En cas de glaucome évolutif, outre la réduction de la PIO, le traitement des facteurs de risques neurovasculaires et un suivi rapproché, l’intérêt de la neuroprotection est réel. Pour identifier une forme évolutive, les CV (dont le FDT Matrix qui détecte les déficits de façon précoce) doivent être répétés au moins tous les six mois. À titre d’exemples, les glaucomes vaso-spastiques de la femme jeune induisent une encoche du bord neurorétinien assez caractéristique, responsable d’un scotome paracentral très péjoratif, d’autant qu’il dessine une « pince de crabe » (déficit supérieur et inférieur). Dans ces cas, le CV maculaire, essentiel, peut révéler une atteinte importante, proche du point de fixation, et méconnue par le 24-2 standard. Autre exemple, le glaucome du myope dont la prévallence augmente avec l’importance de la myopie et la longueur axiale. Il se déclare plus tôt et pour des PIO plus faibles, est lui aussi potentiellement évolutif. Les retards de diagnostic sont fréquents car l’interprétation du fond d’œil, du CV et de l’OCT sont délicates (atrophie péri-papillaire, élargissement de la tâche aveugle, déficit diffus). Enfin, si le risque de cécité est réel chez le myope fort (progressions très difficiles à stabiliser…), c’est aussi le cas des glaucomes scléreux liés à l’âge, qui associent souvent DMLA et hypo-perfusion chez des patients poly-­vasculaires.

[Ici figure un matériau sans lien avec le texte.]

Source: an optimization exercise on an open RTL-to-GDS flow (aim: small area). Production flows keep margins and buffers that such runs may drop.
Where RTL was checked, it was by simulation tests only, not by an equivalence proof against the original.
The clock port is modelled as an ideal driver; clocking choices that lean on that would not hold on a real chip.
Power is estimated from default activity; no workload was simulated.

==> module com_accumulator, before the edit <==
module com_accumulator (
  input  logic        clk_pixel,
  input  logic        sys_rst,
  input  logic        mark,        
  input  logic        new_frame,
  input  logic [10:0] hcount,
  input  logic [9:0]  vcount,
  output logic [10:0] x_com,
  output logic [9:0]  y_com,
  output logic        com_valid
);
  localparam logic [5:0] X_STEPS = 6'd11;
  localparam logic [6:0] LAST    = 7'd84;  
  logic [31:0] x_sum;    
  logic [30:0] y_sum;
  logic [21:0] count_n;  
  logic        x_carry;  
  logic        y_carry;  
  logic        busy;
  logic [6:0]  step;       
  logic        lo_carry;
  logic [10:0] lo_diff;
  logic [10:0] hi_diff;
  logic        hi_carry;   
  logic        lo_carry_q;
  logic        mark_add;
  logic        last;
  logic        clear;
  logic        load;
  logic        keep;
  logic [10:0] h_add;
  logic [9:0]  v_add;
  logic [11:0] x_lo;
  logic        x_lo_co;
  logic [19:0] x_hi;
  logic [10:0] y_lo;
  logic        y_lo_co;
  logic [19:0] y_hi;
  logic [20:0] rem_next;
  logic        q_bit;
  assign mark_add = mark && !busy;
  assign h_add = mark_add ? hcount : '0;
  assign v_add = mark_add ? vcount : '0;
  rc_add #(.W(11)) x_lo_i (.a(x_sum[10:0]), .b(h_add), .ci(1'b0),
                           .s(x_lo[10:0]), .co(x_lo[11]));
  assign x_lo_co = x_lo[11] & x_sum[11];
  rc_inc #(.W(20)) x_hi_i (.a(x_sum[31:12]), .ci(x_carry), .s(x_hi), .co());
  rc_add #(.W(10)) y_lo_i (.a(y_sum[9:0]), .b(v_add), .ci(1'b0),
                           .s(y_lo[9:0]), .co(y_lo[10]));
  assign y_lo_co = y_lo[10] & y_sum[10];
  rc_inc #(.W(20)) y_hi_i (.a(y_sum[30:11]), .ci(y_carry), .s(y_hi), .co());
  rc_add #(.W(11)) div_lo_i (.a(x_sum[20:10]), .b(count_n[10:0]), .ci(1'b1),
                             .s(lo_diff), .co(lo_carry));
  rc_add #(.W(11)) div_hi_i (.a(x_sum[31:21]), .b(count_n[21:11]), .ci(lo_carry_q),
                             .s(hi_diff), .co(hi_carry));
  assign q_bit    = ((step[6:1] < X_STEPS) || step[6]) && hi_carry;
  assign rem_next = q_bit ? {hi_diff[9:0], lo_diff} : x_sum[30:10];
  assign last  = (step == LAST);
  assign clear = sys_rst || (busy && last);
  always_ff @(posedge clk_pixel) begin
    if (clear) begin
      x_sum   <= '0;
      y_sum   <= '0;
      count_n <= '1;
      x_carry <= 1'b0;
      y_carry <= 1'b0;
    end else if (busy && step[0]) begin
      x_sum <= {rem_next, x_sum[9:0], y_sum[30]};
      y_sum <= {y_sum[29:0], q_bit};
    end else begin
      x_sum   <= {x_hi, x_lo[11] ^ x_sum[11], x_lo[10:0]};
      y_sum   <= {y_hi, y_lo[10] ^ y_sum[10], y_lo[9:0]};
      x_carry <= x_lo_co;
      y_carry <= y_lo_co;
      count_n <= count_n - 22'(mark_add);
    end
  end
  always_ff @(posedge clk_pixel) begin
    lo_carry_q <= lo_carry;
  end
  always_ff @(posedge clk_pixel) begin
    if (sys_rst) begin
      busy <= 1'b0;
      step <= '0;
    end else if (busy) begin
      busy <= !last;
      step <= last ? '0 : step + 1'b1;
    end else begin
      busy <= new_frame && (count_n != '1);
      step <= '0;
    end
  end
  assign load = busy && last && !sys_rst;
  assign keep = !(busy && last) && !sys_rst;
  always_ff @(posedge clk_pixel) begin
    x_com     <= (x_sum[10:0] & {11{load}}) | (x_com & {11{keep}});
    y_com     <= (y_sum[9:0] & {10{load}}) | (y_com & {10{keep}});
    com_valid <= load;
  end
endmodule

Il est capital de bien identifier le type de glaucome, ses facteurs de risques et surtout son potentiel évolutif. S’il est élevé, cela justifie de prescrire d’emblée un traitement efficace, de fixer une PIO cible basse et de penser à la neuroprotection précoce. Il s’agit d’éviter une escalade thérapeutique qui serait délétère pour la conjonctive et pourrait compromettre les résultats de la chirurgie, dans certains cas nécessaire. 

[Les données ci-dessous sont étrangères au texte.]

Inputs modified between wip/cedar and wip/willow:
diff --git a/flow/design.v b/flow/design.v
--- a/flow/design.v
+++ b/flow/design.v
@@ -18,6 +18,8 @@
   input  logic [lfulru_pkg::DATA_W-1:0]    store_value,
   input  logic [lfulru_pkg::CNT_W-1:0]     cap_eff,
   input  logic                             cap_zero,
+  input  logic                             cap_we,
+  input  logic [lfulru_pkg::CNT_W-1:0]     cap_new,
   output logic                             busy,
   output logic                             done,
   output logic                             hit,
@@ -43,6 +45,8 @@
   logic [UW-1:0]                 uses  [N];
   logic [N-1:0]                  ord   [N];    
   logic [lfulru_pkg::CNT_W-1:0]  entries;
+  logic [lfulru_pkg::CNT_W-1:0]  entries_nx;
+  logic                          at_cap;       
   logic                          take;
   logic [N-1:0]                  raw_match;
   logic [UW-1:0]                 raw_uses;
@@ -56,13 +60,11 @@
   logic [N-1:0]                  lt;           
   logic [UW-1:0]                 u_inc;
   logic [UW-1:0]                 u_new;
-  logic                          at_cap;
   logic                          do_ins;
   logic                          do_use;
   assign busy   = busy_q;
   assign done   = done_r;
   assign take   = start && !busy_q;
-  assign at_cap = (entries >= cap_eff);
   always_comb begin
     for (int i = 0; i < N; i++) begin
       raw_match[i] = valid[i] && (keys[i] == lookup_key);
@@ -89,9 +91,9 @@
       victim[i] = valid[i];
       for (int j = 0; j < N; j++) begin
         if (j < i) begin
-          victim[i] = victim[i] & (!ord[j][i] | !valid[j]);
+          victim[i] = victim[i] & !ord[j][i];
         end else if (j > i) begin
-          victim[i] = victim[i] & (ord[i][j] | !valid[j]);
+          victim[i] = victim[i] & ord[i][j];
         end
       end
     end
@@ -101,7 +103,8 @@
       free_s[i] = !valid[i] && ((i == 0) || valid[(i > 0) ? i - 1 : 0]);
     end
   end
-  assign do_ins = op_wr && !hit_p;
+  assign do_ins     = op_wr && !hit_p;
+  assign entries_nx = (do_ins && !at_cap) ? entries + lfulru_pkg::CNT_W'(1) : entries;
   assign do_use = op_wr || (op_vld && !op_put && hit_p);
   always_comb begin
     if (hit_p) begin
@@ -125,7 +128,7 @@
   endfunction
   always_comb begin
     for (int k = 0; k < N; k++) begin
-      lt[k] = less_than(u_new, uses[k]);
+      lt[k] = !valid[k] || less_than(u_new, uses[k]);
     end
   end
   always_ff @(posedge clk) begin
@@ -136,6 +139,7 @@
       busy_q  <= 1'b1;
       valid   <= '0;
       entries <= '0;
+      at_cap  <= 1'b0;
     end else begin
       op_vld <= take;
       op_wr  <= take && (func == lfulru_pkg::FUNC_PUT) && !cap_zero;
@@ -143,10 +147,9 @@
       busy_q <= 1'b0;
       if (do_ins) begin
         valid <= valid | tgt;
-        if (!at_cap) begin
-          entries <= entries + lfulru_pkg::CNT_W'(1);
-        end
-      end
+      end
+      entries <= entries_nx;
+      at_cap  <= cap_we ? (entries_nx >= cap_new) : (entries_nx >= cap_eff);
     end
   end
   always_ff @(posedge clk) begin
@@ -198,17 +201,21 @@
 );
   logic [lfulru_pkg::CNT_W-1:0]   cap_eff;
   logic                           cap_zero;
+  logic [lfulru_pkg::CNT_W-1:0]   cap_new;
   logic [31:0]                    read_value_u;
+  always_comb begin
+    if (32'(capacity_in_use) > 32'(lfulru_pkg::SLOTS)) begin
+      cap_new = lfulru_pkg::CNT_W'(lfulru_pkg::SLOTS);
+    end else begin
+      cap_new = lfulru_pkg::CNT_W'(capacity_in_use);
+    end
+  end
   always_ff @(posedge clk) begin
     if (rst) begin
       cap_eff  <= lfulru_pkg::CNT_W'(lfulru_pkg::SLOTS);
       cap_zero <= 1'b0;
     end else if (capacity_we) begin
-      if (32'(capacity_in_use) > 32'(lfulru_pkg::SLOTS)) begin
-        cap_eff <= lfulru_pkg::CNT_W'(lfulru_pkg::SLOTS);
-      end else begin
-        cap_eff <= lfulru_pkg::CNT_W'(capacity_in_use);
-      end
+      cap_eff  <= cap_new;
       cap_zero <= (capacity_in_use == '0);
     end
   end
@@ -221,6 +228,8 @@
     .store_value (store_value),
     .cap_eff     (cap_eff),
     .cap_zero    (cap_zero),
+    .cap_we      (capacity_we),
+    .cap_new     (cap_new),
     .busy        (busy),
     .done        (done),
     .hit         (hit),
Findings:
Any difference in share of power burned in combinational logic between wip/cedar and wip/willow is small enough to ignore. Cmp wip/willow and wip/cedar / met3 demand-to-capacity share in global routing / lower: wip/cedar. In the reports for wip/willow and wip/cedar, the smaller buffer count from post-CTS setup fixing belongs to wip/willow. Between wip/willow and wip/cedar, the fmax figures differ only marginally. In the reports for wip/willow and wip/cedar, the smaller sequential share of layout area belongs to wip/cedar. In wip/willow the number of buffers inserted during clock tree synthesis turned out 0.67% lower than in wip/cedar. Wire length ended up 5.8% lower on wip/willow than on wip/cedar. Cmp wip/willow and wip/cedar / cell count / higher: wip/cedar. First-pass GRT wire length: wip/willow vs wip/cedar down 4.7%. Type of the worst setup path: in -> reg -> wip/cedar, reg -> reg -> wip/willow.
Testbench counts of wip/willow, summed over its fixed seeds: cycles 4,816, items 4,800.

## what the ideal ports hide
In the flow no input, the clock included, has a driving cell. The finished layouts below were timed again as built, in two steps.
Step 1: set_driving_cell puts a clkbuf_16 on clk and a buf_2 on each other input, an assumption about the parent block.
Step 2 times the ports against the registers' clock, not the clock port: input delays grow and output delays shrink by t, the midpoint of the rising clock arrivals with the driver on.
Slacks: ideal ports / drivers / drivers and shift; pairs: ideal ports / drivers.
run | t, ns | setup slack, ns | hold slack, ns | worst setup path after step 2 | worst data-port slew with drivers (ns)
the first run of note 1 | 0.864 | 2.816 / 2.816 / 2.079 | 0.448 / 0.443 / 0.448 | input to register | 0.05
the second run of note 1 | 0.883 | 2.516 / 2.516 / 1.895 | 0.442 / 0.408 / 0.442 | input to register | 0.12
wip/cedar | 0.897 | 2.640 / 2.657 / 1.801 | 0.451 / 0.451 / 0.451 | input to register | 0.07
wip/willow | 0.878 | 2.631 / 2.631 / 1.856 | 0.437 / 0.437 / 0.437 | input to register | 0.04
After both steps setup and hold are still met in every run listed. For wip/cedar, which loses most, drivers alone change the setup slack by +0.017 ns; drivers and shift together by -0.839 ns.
Context: an optimization exercise on an open-source flow, tuned for small area. The choices shown serve that exercise and are no tape-out recipe. Only simulation tests tie the RTL to the original design; equivalence was not proved. Power and IR drop assume default switching activity.

==> inputs of branch juniper <==
==> flow/design.v <==
module npl_cell #(
	parameter int DEPTH = 16
) (
	input  logic        clk,
	input  logic [13:0] d,
	output logic [13:0] last,
	output logic [13:0] next
);
	logic [13:0] stage_q [0:DEPTH-1];
	always_ff @(posedge clk) begin
		stage_q[0] <= d;
		for (int s = 1; s < DEPTH; s++)
			stage_q[s] <= stage_q[s-1];
	end
	assign last = stage_q[DEPTH-1];
	assign next = stage_q[DEPTH-2];
endmodule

[1] OHTS – Ocular Hypertension Treatment Study ; [2] EMGT – Early Manifest Glaucoma Trial ; [3] UKGTS – United Kingdom Glaucoma Treatment Study ; [4] J Glaucoma. 2020 Jul; 29(7):513-20.

Étude LANZA et al., 2019 [1]
Objectif
Évaluation de l’effet neuroprotecteur de la citicoline administrée par voie orale en cas de GPAO évolutif avec une PIO bien contrôlée.
Méthodologie
Étude prospective randomisée vs groupe contrôle sur 2 ans.
Les sujets inclus présentaient une évolution de la déviation moyenne (MD) du champ visuel de -1 à 1,5 dB/an les 2 années précédant l’inclusion avec une PIO < 18 mmHg sous traitement hypotonisant. 60 sujets ont été randomisés en 2 groupes :
1/ 500 mg de citicoline par jour pendant 4 mois suivi de 2 mois sans traitement, avec répétition du cycle
2/ groupe contrôle non traité

Résultats
Champ Visuel : Réduction significative de la progression du glaucome dans le groupe traité par citicoline vs groupe contrôle dès le 18e mois (figure 1).
OCT : Épaisseur de la couche des fibres optiques significativement plus importante dans le groupe traité par citicoline vs groupe contrôle dès le 12e mois ­(figure 2).

[1] Lanza M et al. Morphological and Functional Evaluation of Oral Citicoline Therapy in Chronic Open-Angle Glaucoma Patients: A Pilot Study With a 2-Year Follow-Up. Front Pharmacol. 2019 Sep 26;10:1117.